1 Computational Neuroscience Group, Center for Brain and Cognition, Universitat Pompeu Fabra, Barcelona, Spain .
2 Donders Institute for Brain, Cognition and Behaviour, Radboud University, Nijmegen, The Netherlands .
Brain Connect. 2017 Nov;7(9):541-557. doi: 10.1089/brain.2017.0525. Epub 2017 Oct 27.
A popular way to analyze resting-state electroencephalography (EEG) and magneto encephalography (MEG) data is to treat them as a functional network in which sensors are identified with nodes and the interaction between channel time series and the network connections. Although conceptually appealing, the network-theoretical approach to sensor-level EEG and MEG data is challenged by the fact that EEG and MEG time series are mixtures of source activity.
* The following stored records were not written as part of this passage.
$ cat src/cpu_pkg.sv
package cpu_pkg;

	localparam int word_size = 16;
	typedef logic [word_size-1:0] word_t;

	localparam int reg_count = 4;
	typedef logic [$clog2(reg_count)-1:0] reg_addr_t;

	// jal and jrl link here
	localparam reg_addr_t link_reg = 2'd2;

	typedef enum logic [3:0] {
		op_bne = 4'd0,
		op_beq = 4'd1,
		op_bgz = 4'd2,
		op_blz = 4'd3,
		op_adi = 4'd4,
		op_ori = 4'd5,
		op_lhi = 4'd6,
		op_lwd = 4'd7,
		op_swd = 4'd8,
		op_jmp = 4'd9,
		op_jal = 4'd10,
		op_rtype = 4'd15
	} opcode_e;

	typedef enum logic [5:0] {
		fn_add = 6'd0,
		fn_sub = 6'd1,
		fn_and = 6'd2,
		fn_orr = 6'd3,
		fn_not = 6'd4,
		fn_tcp = 6'd5,
		fn_shl = 6'd6,
		fn_shr = 6'd7,
		fn_jpr = 6'd25,
		fn_jrl = 6'd26,
		fn_wwd = 6'd28,
		fn_hlt = 6'd29
	} func_e;

	typedef enum logic [2:0] {
		if_s,
		id_s,
		ex_s,
		mem_s,
		wb_s,
		halt_s
	} state_e;

	typedef enum logic [3:0] {
		alu_add,
		alu_sub,
		alu_and,
		alu_or,
		alu_not,
		alu_tcp,
		alu_shl,
		alu_shr,
		alu_pass_b,
		alu_ne,
		alu_eq,
		alu_gz,
		alu_lz
	} alu_op_e;

	// next pc sources
	localparam logic [1:0] pc_src_seq = 2'd0;
	localparam logic [1:0] pc_src_jump = 2'd1;
	localparam logic [1:0] pc_src_reg = 2'd2;
	localparam logic [1:0] pc_src_branch = 2'd3;

	// register write-back sources and destinations
	localparam logic [1:0] wb_alu = 2'd0;
	localparam logic [1:0] wb_mem = 2'd1;
	localparam logic [1:0] wb_pc1 = 2'd2;
	localparam logic [1:0] dst_rd = 2'd0;
	localparam logic [1:0] dst_rt = 2'd1;
	localparam logic [1:0] dst_link = 2'd2;

	// alu operand sources
	localparam logic alu_a_reg = 1'b0;
	localparam logic alu_a_pc1 = 1'b1;
	localparam logic alu_b_reg = 1'b0;
	localparam logic alu_b_imm = 1'b1;

endpackage
===== src/hdl/trap_pkg.sv =====
package trap_pkg;

	localparam int xlen = 32;	// address width the structs are built for

	// major opcodes the trap unit has to recognise
	typedef enum logic [6:0] {
		FENCE  = 7'b0001111,	// MISC-MEM
		SYSTEM = 7'b1110011,
		BRANCH = 7'b1100011,
		JAL    = 7'b1101111,
		JALR   = 7'b1100111,
		STORE  = 7'b0100011
	} opcode_e;

	typedef enum logic [2:0] {
		NONE                   = 3'd0,
		FENCE_I                = 3'd1,
		ECALL                  = 3'd2,
		EBREAK                 = 3'd3,
		MRET                   = 3'd4,
		MISALIGNED_INSTRUCTION = 3'd5,
		MISALIGNED_MEMORY      = 3'd6
	} trap_cause_e;

	localparam logic [2:0]  funct3_fence_i = 3'b001;	// Zifencei
	localparam logic [2:0]  funct3_priv    = 3'b000;	// ECALL/EBREAK/MRET group
	localparam logic [11:0] funct12_ecall  = 12'h000;
	localparam logic [11:0] funct12_ebreak = 12'h001;
	localparam logic [11:0] funct12_mret   = 12'h302;

	// store access sizes in funct3
	localparam logic [2:0] store_byte = 3'b000;
	localparam logic [2:0] store_half = 3'b001;
	localparam logic [2:0] store_word = 3'b010;

	typedef struct packed {
		logic [11:0] funct12;
		logic [4:0]  rs1;
		logic [2:0]  funct3;
		logic [4:0]  rd;
		logic [6:0]  opcode;
	} system_fmt_s;

	typedef struct packed {
		logic [3:0] fm;		// fence mode
		logic [3:0] pred;
		logic [3:0] succ;
		logic [4:0] rs1;
		logic [2:0] funct3;
		logic [4:0] rd;
		logic [6:0] opcode;
	} fence_fmt_s;

	// one ID word, read either as SYSTEM or as MISC-MEM
	typedef union packed {
		system_fmt_s system;
		fence_fmt_s  fence;
	} instr_word_u;

	typedef struct packed {
		instr_word_u       instr;
		logic              branch_predicted_taken;
		logic [xlen-1:0]   branch_target;
	} id_stage_s;

	typedef struct packed {
		logic [6:0]      ex_opcode;
		logic [xlen-1:0] jump_target;
	} ex_stage_s;

	typedef struct packed {
		logic [6:0]      mem_opcode;
		logic [2:0]      mem_funct3;	// access size
		logic [xlen-1:0] mem_address;
	} mem_stage_s;

	typedef struct packed {
		logic            trapped;
		trap_cause_e     cause;
		logic [xlen-1:0] value;		// faulting target or address
	} trap_report_s;

	localparam trap_report_s no_trap = '{trapped: 1'b0, cause: NONE, value: '0};

endpackage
It is, therefore, of interest to assess the relationship between functional networks of source activity and the ensuing sensor-level networks. Since these topological features are of high interest in experimental studies, we address the question of to what extent the network topology can be reconstructed from sensor-level functional connectivity (FC) measures in case of MEG data. Simple simulations that consider only a small number of regions do not allow to assess network properties; therefore, we use a diffusion magnetic resonance imaging-constrained whole-brain computational model of resting-state activity. Our motivation lies behind the fact that still many contributions found in the literature perform network analysis at sensor level, and we aim at showing the discrepancies between source- and sensor-level network topologies by using realistic simulations of resting-state cortical activity. Our main findings are that the effect of field spread on network topology depends on the type of interaction (instantaneous or lagged) and leads to an underestimation of lagged FC at sensor level due to instantaneous mixing of cortical signals, instantaneous interaction is more sensitive to field spread than lagged interaction, and discrepancies are reduced when using planar gradiometers rather than axial gradiometers. We, therefore, recommend using lagged interaction measures on planar gradiometer data when investigating network properties of resting-state sensor-level MEG data.
一种分析静息态脑电图(EEG)和脑磁图(MEG)数据的常用方法是将其视为一个功能网络,其中传感器被视为节点,通道时间序列与网络连接之间的相互作用。尽管从概念上看这种方法很有吸引力,但EEG 和 MEG 时间序列是源活动混合的事实,对传感器级别的 EEG 和 MEG 数据的网络理论方法提出了挑战。因此,评估源活动的功能网络与随后的传感器级网络之间的关系是很有意义的。由于这些拓扑特征在实验研究中非常重要,我们提出了这样一个问题:在 MEG 数据的情况下,从传感器级别的功能连接(FC)测量中可以在多大程度上重建网络拓扑。简单的模拟只考虑少数区域,无法评估网络属性;因此,我们使用基于扩散磁共振成像的静息状态活动的全脑计算模型。我们的动机在于,文献中仍有许多贡献是在传感器级别进行网络分析的,我们旨在通过使用静息状态皮质活动的现实模拟来显示源级和传感器级网络拓扑之间的差异。我们的主要发现是,场扩散对网络拓扑的影响取决于相互作用的类型(瞬时或滞后),并且由于皮质信号的瞬时混合,会导致传感器级别的滞后 FC 被低估,瞬时相互作用比滞后相互作用对场扩散更敏感,并且当使用平面梯度计而不是轴向梯度计时,差异会减小。因此,当研究静息状态传感器级 MEG 数据的网络属性时,我们建议在平面梯度计数据上使用滞后相互作用测量。